Extérieurement, l’œuvre paraît simple. Dans les faits, tout est lourd d’amour et de poésie, magnifiquement complexe, fragile, dans une capacité à refléter le quotidien, de le décrire fidèlement, dans des fragments délicats, dans des morceaux choisis par l’auteure, comme autant de trésors à partager. Jo Légaré, ce n’est pas tout à fait la voix d’une muse. L’auteure n’est ni reine, ni dame ; elle n’a pas besoin de frontières. Tout simplement, elle est elle. Et c’est avec une tendresse humaine qu’elle et lui ont été profondément amoureux. Elle l’a accompagné toute une vie, durant trois ans, de la rencontre initiale jusqu’à son dernier souffle dans ce lit d’hôpital. Des années entières à aimer entièrement cet homme, dans le tout et ses parties. Elle n’en est jamais revenue. Fallait s’y attendre.
Pourtant, celui qui a fait le bonheur de Jo Légaré, Guildo Molinaro, est un peintre aussi vieux que sa grand-mère. Le jour où elle l’a rencontré, il regardait des dessins de Dora Maar, la muse de Picasso. Il s’arrêtait longuement sur chacun d’eux. Spontanément, il a fait le professeur, le philosophe sauvage. Elle fut étonnée. Il avait une tête de popcorn. Et il était vieux. Très vieux. Une manière à lui d’occuper tout l’espace. Un air vif. Il a plongé au cœur d’elle, l’auteure, comme la faim est avide et comme la mort guette. « Dans le trou du cœur gît un trou plus grand encore, un trou noir comme tu les aimes et la balance hésite entre vivre et mourir. »

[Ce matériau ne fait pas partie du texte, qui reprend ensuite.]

$ cat config.mk
export PLATFORM = sky130hd
export DESIGN_NAME = time_set_controller
export DESIGN_NICKNAME = d
export VERILOG_FILES = /design/src/rtl/time_set_controller.sv
export SDC_FILE = /design/constraint.sdc
export NUM_CORES = 1
export LEC_CHECK = 0
export BUFFER_PORTS_ARGS = -buffer_cell sky130_fd_sc_hd__buf_2
export CAP_MARGIN = 10
export CORE_MARGIN = 5
export CORE_UTILIZATION = 56
export CTS_CLUSTER_SIZE = 14
export DETAILED_ROUTE_END_ITERATION = 8
export MAX_ROUTING_LAYER = met4
export PLACE_DENSITY = 0.81
export SLEW_MARGIN = 20
export SYNTH_ARGS = -nofsm -noshare
export SYNTH_HDL_FRONTEND = slang
export SYNTH_SLANG_ARGS = --single-unit
$ cat constraint.sdc
create_clock -name i_clk -period 2.3 [get_ports i_clk]
set_input_delay 0.23 -clock i_clk [delete_from_list [all_inputs] [get_ports i_clk]]
set_output_delay 0.23 -clock i_clk [all_outputs]
set_load 0.02 [all_outputs]
$ cat src/rtl/time_set_controller.sv
// time_set_controller: button-driven hh:mm:ss set sequencer; optional INC auto-repeat via TIME_SET_AUTOREPEAT_EN
module time_set_controller #(
  parameter int DEBOUNCE_CYCLES = 4,
  parameter int TIMEOUT_CYCLES  = 1000,
  parameter int BLINK_CYCLES    = 8,
  parameter int REPEAT_CYCLES   = 6
) (
  input  logic       i_clk,
  input  logic       i_rst_n,
  input  logic       i_mode_btn,
  input  logic       i_inc_btn,
  input  logic [4:0] i_cur_hh,
  input  logic [5:0] i_cur_mm,
  input  logic [5:0] i_cur_ss,
  output logic [4:0] o_set_hh,
  output logic [5:0] o_set_mm,
  output logic [5:0] o_set_ss,
  output logic       o_load,
  output logic       o_setting,
  output logic [1:0] o_field,
  output logic       o_blink
);
  localparam int DW = $clog2(DEBOUNCE_CYCLES + 1);
  localparam int TW = $clog2(TIMEOUT_CYCLES + 1);
  localparam int BW = $clog2(BLINK_CYCLES + 1);
  typedef enum logic [2:0] {IDLE, SET_HH, SET_MM, SET_SS, COMMIT} state_t;
  state_t state, state_nxt;
  logic [1:0] s1, s2, acc, acc_d;
  logic [DW-1:0] dcnt [2];
  logic [TW-1:0] tmo;
  logic [BW-1:0] bcnt;
  logic mode_ev, inc_ev, inc_go, in_set, nxt_set, to;
  assign mode_ev = acc[0] & ~acc_d[0];
  assign inc_ev  = acc[1] & ~acc_d[1];
  assign in_set  = state inside {SET_HH, SET_MM, SET_SS};
  assign nxt_set = state_nxt inside {SET_HH, SET_MM, SET_SS};
  assign to      = tmo == TW'(TIMEOUT_CYCLES);
  // synchronize, debounce and remember the previous accepted level of both buttons
  always_ff @(posedge i_clk or negedge i_rst_n)
    if (!i_rst_n) begin
      s1 <= '0;
      s2 <= '0;
      acc <= '0;
      acc_d <= '0;
      dcnt <= '{default: '0};
    end else begin
      s1 <= {i_inc_btn, i_mode_btn};
      s2 <= s1;
      acc_d <= acc;
      for (int i = 0; i < 2; i++)
        if (s2[i] == acc[i]) dcnt[i] <= '0;
        else if (dcnt[i] == DW'(DEBOUNCE_CYCLES)) begin
          acc[i] <= s2[i];
          dcnt[i] <= '0;
        end else dcnt[i] <= dcnt[i] + 1'b1;
    end
`ifdef TIME_SET_AUTOREPEAT_EN
  localparam int RW = $clog2(4 * REPEAT_CYCLES + 1);
  logic [RW-1:0] rcnt;
  logic rep_ev;
  assign rep_ev = in_set && acc[1] && !inc_ev && rcnt == RW'(4 * REPEAT_CYCLES - 1);
  assign inc_go = inc_ev | rep_ev;
  // hold-time counter: first repeat after 4 periods, then one per period
  always_ff @(posedge i_clk or negedge i_rst_n)
    if (!i_rst_n) rcnt <= '0;
    else rcnt <= (!in_set || !acc[1] || inc_ev) ? '0 : rep_ev ? RW'(3 * REPEAT_CYCLES) : rcnt + 1'b1;
`else
  assign inc_go = inc_ev;
`endif
  // idle watchdog while editing; any press restarts it
  always_ff @(posedge i_clk or negedge i_rst_n)
    if (!i_rst_n) tmo <= '0;
    else tmo <= (!in_set || mode_ev || inc_go) ? '0 : tmo + 1'b1;
  // state register
  always_ff @(posedge i_clk or negedge i_rst_n)
    if (!i_rst_n) state <= IDLE;
    else state <= state_nxt;
  // next state: mode advances, timeout abandons the edit
  always_comb begin
    state_nxt = state;
    case (state)
      IDLE:    state_nxt = mode_ev ? SET_HH : IDLE;
      SET_HH:  state_nxt = mode_ev ? SET_MM : to ? IDLE : SET_HH;
      SET_MM:  state_nxt = mode_ev ? SET_SS : to ? IDLE : SET_MM;
      SET_SS:  state_nxt = mode_ev ? COMMIT : to ? IDLE : SET_SS;
      default: state_nxt = IDLE;
    endcase
  end
  // Moore outputs decoded straight from the state register
  always_comb begin
    o_setting = in_set;
    o_load    = state == COMMIT;
    o_field   = state == SET_HH ? 2'b01 : state == SET_MM ? 2'b10 : state == SET_SS ? 2'b11 : 2'b00;
  end
  // shadow fields: sanitized capture on entry, wrapping increment of the selected field
  always_ff @(posedge i_clk or negedge i_rst_n)
    if (!i_rst_n) begin
      o_set_hh <= '0;
      o_set_mm <= '0;
      o_set_ss <= '0;
    end else if (state == IDLE && mode_ev) begin
      o_set_hh <= i_cur_hh > 5'd23 ? '0 : i_cur_hh;
      o_set_mm <= i_cur_mm > 6'd59 ? '0 : i_cur_mm;
      o_set_ss <= i_cur_ss > 6'd59 ? '0 : i_cur_ss;
    end else if (in_set && inc_go && !mode_ev) begin
      if (state == SET_HH) o_set_hh <= o_set_hh == 5'd23 ? '0 : o_set_hh + 1'b1;
      if (state == SET_MM) o_set_mm <= o_set_mm == 6'd59 ? '0 : o_set_mm + 1'b1;
      if (state == SET_SS) o_set_ss <= o_set_ss == 6'd59 ? '0 : o_set_ss + 1'b1;
    end
  // blink phase restarts high on every state change and toggles each half-period while editing
  always_ff @(posedge i_clk or negedge i_rst_n)
    if (!i_rst_n) begin
      bcnt <= '0;
      o_blink <= 1'b0;
    end else if (state_nxt != state) begin
      bcnt <= '0;
      o_blink <= nxt_set;
    end else if (in_set) begin
      bcnt <= bcnt == BW'(BLINK_CYCLES - 1) ? '0 : bcnt + 1'b1;
      o_blink <= bcnt == BW'(BLINK_CYCLES - 1) ? ~o_blink : o_blink;
    end else begin
      bcnt <= '0;
      o_blink <= 1'b0;
    end
endmodule
# ---- Yosys cells after proc, flatten, opt, wreduce, memory -nomap -nowiden
# Cells that the tools add are included.
dict set report totals {
  mem_bits_rw 0
  out_inout_bits 22
  memories 0
  elab_cells 105
  register_bits 49
  latch_bits 0
  romBits 0
}
dict set report classes {
  shifts 0
  mux 37
  n_mul 0
  n_eq_ne 18
  reduce_logical 19
  div 0
  order_cmp 3
  bitwise 7
  add_sub_neg 7
}
# cell count
set ops {}
lappend ops {{$mux W6} 10}
lappend ops {{$mux W5} 5}
lappend ops {{$mux W3} 5}
lappend ops {{$mux W2} 7}
lappend ops {{$add A6 B1 Y6 const B} 2}
lappend ops {{$eq A3 B2 Y1 const B} 4}
lappend ops {{$eq A6 B6 Y1 const B} 2}
lappend ops {{$gt A6 B6 Y1 const B} 2}
lappend ops {{$mux W4} 3}
lappend ops {{$pmux W3 S4} 1}
lappend ops {{$add A10 B1 Y10 const B} 1}
lappend ops {{$eq A10 B10 Y1 const B} 1}
lappend ops {{$mux W10} 1}
lappend ops {{$reduce_and A2 Y1} 5}
lappend ops {{$eq A3 B3 Y1 const B} 3}
lappend ops {{$reduce_bool A2 Y1} 4}
lappend ops {{$add A3 B1 Y3 const B} 2}
lappend ops {{$eq A3 B1 Y1 const B} 2}
lappend ops {{$reduce_bool A3 Y1} 2}
lappend ops {{$add A5 B1 Y5 const B} 1}
lappend ops {{$eq A5 B5 Y1 const B} 1}
lappend ops {{$gt A5 B5 Y1 const B} 1}
lappend ops {{$mux W1} 5}
lappend ops {{$not A1 Y1} 5}
lappend ops {{10 further kinds} 16}

# ---- Depth between registers and ports, before layout
# Gate-level depths: netlist (run 1).
dict set report depth {
  word_depth 7
  mapped_depth 7
  ltp_nobuf 6
}

# ---- Worst setup path after synthesis (run 1)
# OpenSTA, ideal clock, no wires.
dict set report synth_path {
  kind {reg-to-reg}
  startpoint {reg state[0]}
  endpoint {reg o_set_hh[1]}
  path_stages_with_launch 7
  setup_time_ps 125
  period_less_slack_ps 1739
  required_time_ps 2175
  arrival_time_ps 1614
  slack_ps 561
  n_path_buf 2
  path_cell_list {dfrtp_1 > buf_6 > or3b_1 > buf_6 > o32a_2 > a32o_1 > mux2_2}
}
dict set report synth_via {
  elab_chain_len 6
  word_cells_on_any_way 12
  classes_between {eq/ne (3); mux (1); reduce/logical (8)}
}
# item line_no
set synth_lines {}
lappend synth_lines {{start: declaration} 27} ;# state_t state, state_nxt;
lappend synth_lines {{start signal: assignment} 77} ;# else state <= state_nxt;
lappend synth_lines {{$eq A3 B1 Y1 or $eq A3 B2 Y1 (tied branches)} {35, 106}}
lappend synth_lines {{$reduce_bool A3 Y1} 35} ;# assign in_set = state inside {SET_HH, SET_MM, SET_SS};
lappend synth_lines {{$logic_and A1 B1 Y1 (2 in series)} 105} ;# end else if (in_set && inc_go && !mode_ev) begin
lappend synth_lines {{$reduce_bool A2 Y1 (no source line)} --}
lappend synth_lines {{$reduce_and A2 Y1 (no source line)} --}
lappend synth_lines {{end signal: assignment} 102} ;# o_set_hh <= i_cur_hh > 5'd23 ? '0 : i_cur_hh;
lappend synth_lines {{end signal: assignment} 106} ;# if (state == SET_HH) o_set_hh <= o_set_hh == 5'd23 ? '0 : o_set_hh + 1'b1;
lappend synth_lines {{end: declaration} 15} ;# output logic [4:0] o_set_hh,
# Parallel ways exist; a longest one is shown, timed or not.
# A chain may end at the register's enable or synchronous reset.

# ---- Final worst setup path (run 1)
dict set report layout_path {
  startpoint {reg state[0]}
  endpoint {reg o_set_ss[4]}
}
dict set report layout_via {
  elab_chain_len 6
  word_cells_on_any_way 12
  classes_between {eq/ne (3); mux (1); reduce/logical (8)}
}
# item line_no
set layout_lines {}
lappend layout_lines {{$eq A3 B1 Y1, or another cell as far along} 35}
lappend layout_lines {{$reduce_bool A3 Y1} 35}
lappend layout_lines {{$logic_and A1 B1 Y1 (2 in series)} 105}
lappend layout_lines {{$reduce_bool A2 Y1 (no source line)} --}
lappend layout_lines {{$reduce_and A2 Y1 (no source line)} --}
lappend layout_lines {{end signal: assignment} 104} ;# o_set_ss <= i_cur_ss > 6'd59 ? '0 : i_cur_ss;
lappend layout_lines {{end signal: assignment} 108} ;# if (state == SET_SS) o_set_ss <= o_set_ss == 6'd59 ? '0 : o_set_ss + 1'b1;
lappend layout_lines {{end: declaration} 17} ;# output logic [5:0] o_set_ss,
# Parallel ways exist; a longest one is shown, timed or not.

==> summary.md, run 1 <==
| Metric | Value |
|---|---|
| Slew Viols, Final | `0` |
| Worst Setup End Kind | `register` |
| Critical path cell sequence | `or3b_1 > nor2_4 > nor2_2 > mux2_2` |
| Port Buf Inserts | `42` |
| Vias in the first global route | `2109` |
| Final instance area | `2990 sq um` |
| Cts hold-fix bufs | `1` |
| Setup TNS | `0 ns` |
| Final setup violation count | `0` |
| Placement Setup Slack | `0.359 ns` |
| CTS resizes | `0` |
| Die X-Extent | `78.3 um` |
| GRT Residual Overflow | `0` |
| Seq cells post-synth | `49` |
| CTS Buffer Depth | `2` |
| H-tree depth | `2` |
| Share of the synthesized area in the top cell type | `0.470` |
| Initial Util | `0.587` |
| Mapped Cells | `264` |
| Syn Area/Cell | `9.89 sq um` |
| First-pass GRT wire length | `9390 um` |
| Clock Skew | `0.00976 ns` |
| Element type at the critical path start | `register` |
| Tot Pwr | `3.77 mW` |
| Antenna diode instance count | `0` |
| Post-route setup slack | `0.324 ns` |
| Routed Antenna Nets | `0` |
| GPL Wtd Cong | `0.912` |
| Headroom to the max-slew limit | `0.586` |
| Ys async rst share | `1.00` |
| Core outline area | `4440 sq um` |
| Nets@finish | `341` |
| Actual slew at the worst max-slew pin | `0.620 ns` |
| Setup repair bufs after CTS | `0` |
| Peak VDD IR | `0.000614 V` |
| Fmax achieved | `506 MHz` |
| Area contributors post-synth | `dfrtp_1, ha_1, mux2_2, nor2_1, xnor2_1` |
| DRT Pass-1 Iters | `4` |
| Antenna violations before repair | `0` |
| Non-Filler Instances | `363` |
| RSZ-0062 raised after global routing | `false` |
| Synthesis warning total | `0` |
| # Max-Cap Violations | `0` |
| Critical path peak fanout | `16` |
| Util after Layout | `0.673` |
| Critical path class | `reg -> reg` |
| Clock buffer count from CTS | `5` |
| Top delay family on crit path | `simple AND/OR/NAND/NOR gates` |
| Dominant synthesized flop cell | `dfrtp_1` |
| Mapped Nets | `295` |
| Area Growth Syn to Fin | `14.5%` |
| Part of the Yosys area used for sequential elements | `0.470` |
| Clock transition at path regs | `0.08 ns` |
| DR iter-0 viols | `87` |
| Yosys top cell by area | `dfrtp_1` |
| Vias | `2173` |
| CP max-delay cell | `or3b_1` |
| Detailed placement HPWL | `4030 um` |
| Synthesized cell area | `2610 sq um` |
| Static leakage | `1.34 nW` |
| Placed Area | `2860 sq um` |
| Fillers | `360` |
| Routed WL | `5470 um` |
| Final Critical Period | `1.98 ns` |
| Hold crit path type | `in -> reg` |
| Area of the die | `6130 sq um` |
| CP arrival | `2.17 ns` |
| Remaining DRCs | `0` |
| EDFF count, synth | `0` |
| Share of cells above drive strength 1 | `0.222` |
| DR vias/cell | `5.99` |
| Data required, critical path | `2.49 ns` |
| Number of clock sinks | `49` |
| Die height | `78.3 um` |
| GRT Util Overall | `0.196` |
| CTS tree | `done` |
| Crit path buf inv count | `0` |
| Critical Path Max Stage Delay | `0.56 ns` |
| Pwr Density | `1260 nW/um^2` |
| CTS root buf | `clkbuf_8` |
| WL/cell | `15.1 um` |
| Clk Latency, worst-skew pair | `0.30 ns` |
| Synth unique cells | `44` |
| Hold_ws | `0.0325 ns` |
| FP Rows | `24` |
| Status | `completed` |
| Pin count of the biggest net entering global routing | `30` |
| Crit share post-route | `0.859` |
| # placed instances | `354` |
| Top Ports | `43` |
| Final Hold Viols | `0` |
-- state kept, by name (all words and copies together), names as in the netlist, 3 cells and up --
| signal | cells |
|---|---|
| o_set_ss | 6 |
| tmo | 10 |
| o_set_mm | 6 |
| dcnt | 6 |
| o_set_hh | 5 |
| state | 3 |
| bcnt | 4 |
-- cell usage in the layout, fill, tap and decap left out, types with 2 or more instances in the layout --
cell type,n
dfrtp_1,49
buf_2,42
nor2_1,27
nand2_1,17
inv_1,16
nand3_1,13
nor3_1,10
ha_1,10
a21oi_1,9
xnor2_1,9
mux2_2,9
o21ai_0,8
o22ai_1,8
o2bb2ai_1,8
nor2b_1,7
nand4_1,6
clkbuf_8,6
nand2b_1,4
and2_1,4
a32oi_1,4
and3_1,3
nor2_2,3
a31oi_1,3
a22oi_1,3
o211ai_1,3
buf_4,3
o31a_1,2
xor2_1,2
mux2i_1,2
a32o_1,2
and4b_1,2
a211oi_1,2
-- routing by layer --
layer	share of wire	up-vias	global-route usage
li1	-	1046	-
met3	0.060	14	0.0458
met1	0.43	1037	0.240
met4	0.018	0	0.0717
met2	0.50	76	0.317
met5	0	-	-
-- kinds of logic (layout without fill, tap and decap cells) --
group,Yosys count,after routing,share of synthesized area
AOI/OAI and AO/OA,55,55,0.146
buffers and inverters,23,70,0.0403
muxes,11,11,0.0465
DFF,49,49,0.470
adders and majority gates,10,10,0.0479
xor gates and xnor gates,11,11,0.0369
and+or+nand+nor,105,105,0.212
-- where the power goes --
part / leakage, nW / total [mW] / switching (mW) / internal [mW]
clock network: 0.0585 / 0.625 / 0.271 / 0.354
registers: 0.628 / 1.45 / 0.316 / 1.13
logic: 0.652 / 1.70 / 1.00 / 0.692
total: 1.34 / 3.77 / 1.59 / 2.18
-- cell usage after synthesis, drive strengths merged (4+ instances only) --
library cell,instances
clkbuf,4
and2,4
nand2b,4
nor2b,7
a32oi,4
o21ai,9
dfrtp,49
nand2,17
o22ai,8
nor3,10
a21oi,9
xnor2,9
nand4,6
mux2,9
o2bb2ai,8
inv,16
ha,10
nor2,31
nand3,13
-- path summary, 6_finish.rpt --
path / slack, ns / endpoint / from / cells past startpoint
max in group asynchronous: 1.22 / o_set_ss[4] / i_rst_n / 3
worst min register to register: 0.37 / s2[1] / s1[1] / 0
worst max-delay path: 0.32 / o_set_ss[4] / state[0] / 4
worst min-delay path: 0.03 / s1[1] / i_inc_btn / 1
min in group asynchronous: 0.48 / dcnt[2] / i_rst_n / 2
worst max register to register: 0.32 / o_set_ss[4] / state[0] / 4
-- worst reg2reg max path, delay by kind of cell (launching register included) --
| kind | cells | cell delay (ns) |
|---|---|---|
| simple gates | 3 | 1.10 |
| flops | 1 | 0.47 |
| mux | 1 | 0.30 |
-- area by class of cell --
type	instances	area (sq um)	share of cell area
multi-input cells	192	1280	0.428
clock buffers	7	86.3	0.0289
well taps	52	65.1	0.0218
flip-flops and latches	49	1230	0.410
repair buffers	46	243	0.0812
inverters	16	60.1	0.0201
clock inverters	1	30.0	0.0100
(Power assumes the default switching activity.)
==> inputs of run 2 (changes only) <==
--- a/config.mk
+++ b/config.mk
@@ -8,11 +8,10 @@
 export BUFFER_PORTS_ARGS = -buffer_cell sky130_fd_sc_hd__buf_2
 export CAP_MARGIN = 10
 export CORE_MARGIN = 5
-export CORE_UTILIZATION = 56
+export CORE_UTILIZATION = 30
 export CTS_CLUSTER_SIZE = 14
 export DETAILED_ROUTE_END_ITERATION = 8
-export MAX_ROUTING_LAYER = met4
-export PLACE_DENSITY = 0.81
+export PLACE_DENSITY = 0.5
 export SLEW_MARGIN = 20
 export SYNTH_ARGS = -nofsm -noshare
 export SYNTH_HDL_FRONTEND = slang
==> constraint.sdc (replaced) <==
create_clock -name i_clk -period 2.5 [get_ports i_clk]
set_input_delay 0.25 -clock i_clk [delete_from_list [all_inputs] [get_ports i_clk]]
set_output_delay 0.25 -clock i_clk [all_outputs]
set_load 0.02 [all_outputs]
==> run 2 against run 1 <==
Against the previous run:
- final cell count grew 15%
- power decreased by 10%
- die area increased by 74%
- setup slack gained 0.16 ns
- global-route usage decreased by 7.7 points
- non-clock buffer count decreased by 1
- wire length grew 9.7%
- count of clock-buffer cells in the layout unchanged
- flip-flop and latch count unchanged
- critical path type unchanged
- final area rose by 1.0%
==> summary.md, run 2 (synthesis gave the netlist of run 1 again) <==
| Metric | Value |
|---|---|
| Detailed placement HPWL | `4480 um (was 4030 um)` |
| FP Rows | `34 (was 24)` |
| Max FFs per register | `10 (unchanged)` |
| Area Growth Syn to Fin | `15.7% (was 14.5%)` |
| Data required, critical path | `2.68 ns (was 2.49 ns)` |
| Top delay family on crit path | `simple AND/OR/NAND/NOR gates (unchanged)` |
| Critical path cell sequence | `or3b_1 > nor2_4 > o21ai_0 > mux2_2 (was or3b_1 > nor2_4 > nor2_2 > mux2_2)` |
| Critical Path Max Stage Delay | `0.56 ns (about the same)` |
| Fmax achieved | `496 MHz (was 506 MHz)` |
| Port Buf Inserts | `42 (unchanged)` |
| DR vias/cell | `5.05 (was 5.99)` |
| Number of clock sinks | `49 (unchanged)` |
| Slew Viols, Final | `0 (unchanged)` |
| Die X-Extent | `103 um (was 78.3 um)` |
| Remaining DRCs | `0 (unchanged)` |
| RSZ-0062 raised after global routing | `false (unchanged)` |
| Antenna violations before repair | `0 (unchanged)` |
| WP depth | `4 (unchanged)` |
| DR iter-0 viols | `74 (was 87)` |
| Pwr Density | `1120 nW/um^2 (was 1260 nW/um^2)` |
| Most common cell after layout, fill and taps aside | `dfrtp_1 (unchanged)` |
| CP arrival | `2.20 ns (was 2.17 ns)` |
| Critical path class | `reg -> reg (unchanged)` |
| H-tree depth | `2 (unchanged)` |
| Final setup violation count | `0 (unchanged)` |
| Actual slew at the worst max-slew pin | `0.810 ns (was 0.620 ns)` |
| Element type at the critical path start | `register (unchanged)` |
| GRT Residual Overflow | `0 (unchanged)` |
| CTS Buffer Depth | `2 (unchanged)` |
| Initial Util | `0.304 (was 0.587)` |
| Antenna diode instance count | `0 (unchanged)` |
| Clock transition at path regs | `0.09 ns (was 0.08 ns)` |
| Crit path buf inv count | `0 (unchanged)` |
| Routed Antenna Nets | `0 (unchanged)` |
| Tot Pwr | `3.39 mW (was 3.77 mW)` |
| GPL Wtd Cong | `0.799 (was 0.912)` |
| Critical path peak fanout | `16 (unchanged)` |
| Share of cells above drive strength 1 | `0.220 (was 0.222)` |
| Pin count of the biggest net entering global routing | `36 (was 30)` |
| Cts hold-fix bufs | `0 (was 1)` |
| Final Critical Period | `2.02 ns (was 1.98 ns)` |
| Headroom to the max-slew limit | `0.460 (was 0.586)` |
| Peak VDD IR | `0.000338 V (was 0.000614 V)` |
| Clock buffer count from CTS | `5 (unchanged)` |
| Routed WL | `6000 um (was 5470 um)` |
| Clk Latency, worst-skew pair | `0.30 ns (about the same)` |
| Vias in the first global route | `2066 (was 2109)` |
| Largest Register | `tmo (unchanged)` |
| Status | `completed (unchanged)` |
| Core outline area | `8590 sq um (was 4440 sq um)` |
| Worst Setup End Kind | `register (unchanged)` |
| Static leakage | `1.32 nW (was 1.34 nW)` |
| CTS tree | `done (unchanged)` |
| FF-to-FF path depth | `4 (unchanged)` |
| Placement Setup Slack | `0.507 ns (was 0.359 ns)` |
| Nets@finish | `340 (was 341)` |
| CTS root buf | `clkbuf_8 (unchanged)` |
| WL/cell | `14.4 um (was 15.1 um)` |
| # Max-Cap Violations | `0 (unchanged)` |
| Setup TNS | `0 ns (unchanged)` |
| Setup repair bufs after CTS | `0 (unchanged)` |
| Fillers | `895 (was 360)` |
| Die height | `103 um (was 78.3 um)` |
| Crit share post-route | `0.807 (was 0.859)` |
| DRT Pass-1 Iters | `4 (unchanged)` |
| Hold crit path type | `in -> async (was in -> reg)` |
| Most frequent cells in the layout | `dfrtp_1, buf_2, nor2_1 (unchanged)` |
| Clock Skew | `0.0125 ns (was 0.00976 ns)` |
| Vias | `2105 (was 2173)` |
| First-pass GRT wire length | `9980 um (was 9390 um)` |
| Area of the die | `10700 sq um (was 6130 sq um)` |
| CTS resizes | `0 (unchanged)` |
| Final Hold Viols | `0 (unchanged)` |
| Post-route setup slack | `0.483 ns (was 0.324 ns)` |
| GRT Util Overall | `0.119 (was 0.196)` |
| Top Ports | `43 (unchanged)` |
| CP max-delay cell | `or3b_1 (unchanged)` |
==> run 2: cell types whose count changed in the layout (fill, tap and decap cells not counted), sizes merged <==
cell / previous run / this run
bufinv: 1 / 0
dlygate4sd3: 1 / 0
==> run 2: layout make-up <==
class,count,area [sq um],area share
Sequential cell,49,1230,0.406
Timing Repair Buffer,45,233,0.0771
Tap cell,108,135,0.0448
Inverter,16,60.1,0.0199
Clock buffer,7,86.3,0.0286
Multi-Input combinational cell,192,1280,0.424
==> run 2: routing by layer <==
metal / vias up / track usage / part of all wire
met5: - / 0 / 0
met4: 0 / 0.0498 / 0.025
met3: 11 / 0.0255 / 0.062
met2: 59 / 0.193 / 0.46
met1: 998 / 0.154 / 0.45
li1: 1037 / - / -
==> run 2: worst paths after layout <==
| kind | start | slack (ns) | endpoint |
|---|---|---|---|
| max | state[0] | 0.48 | o_set_mm[4] |
| min | i_rst_n | 0.03 | o_set_ss[2] |
| max reg2reg | state[0] | 0.48 | o_set_mm[4] |
| min reg2reg | s1[1] | 0.36 | s2[1] |
| max in group asynchronous | i_rst_n | 1.82 | dcnt[5] |
| min in group i_clk | i_inc_btn | 0.06 | s1[1] |
==> run 2: power breakdown <==
| group | leakage, nW | internal [mW] | total, mW | switching, mW |
|---|---|---|---|---|
| sequential | 0.628 | 1.04 | 1.33 | 0.289 |
| clock | 0.0443 | 0.220 | 0.472 | 0.252 |
| combinational | 0.649 | 0.641 | 1.58 | 0.943 |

Jo Légaré résume en une phrase définitive la mort de l’homme qu’elle aime : « Sa vie aura été un long été ». Tout au long, des descriptions extrêmement savoureuses, et surtout, là, entre les lignes, des choses très sérieuses, mises en lumière à larges traits, tantôt complétées par de petites touches de couleurs, comme si on y était, à l’intérieur des silences, dans le cœur du cœur des choses essentielles. En somme, l’auteure nos fait pénétrer à l’intérieur de tout cet amour. L’autre personnage, c’est lui. Il a la stature d’un acteur de cinéma. Nous avons connu cet homme, nous, toutes les femmes ; il était harmonieux, il était le vaste monde, et même quelque chose de plus grave encore, dans les mouvements des soirs en feu, « Il est bien vrai que tu m’as guérie. De moi. Mille fois merci. Mon Molinari, mon ami Molinari ».
Née en 1953, Jo (Jocelyne) Légaré a grandi à Montréal, dans le quartier Hochelaga-Maisonneuve, entre Dézéry et Darling. Son grand-père, Alfred Dallaire, de l’entreprise funéraire du même nom, lui a légué une frousse bleue de la mort, qu’elle conjure en faisant du complexe funéraire à l’architecture étonnante, une galerie d’art et un lieu de création... Elle signe avec ce récit de 60 pages, Sans Titre, son deuxième livre. Elle a aussi réalisé deux documentaires : « La dernière conversation de Moli qui ? » et « Molinari l’énigme ».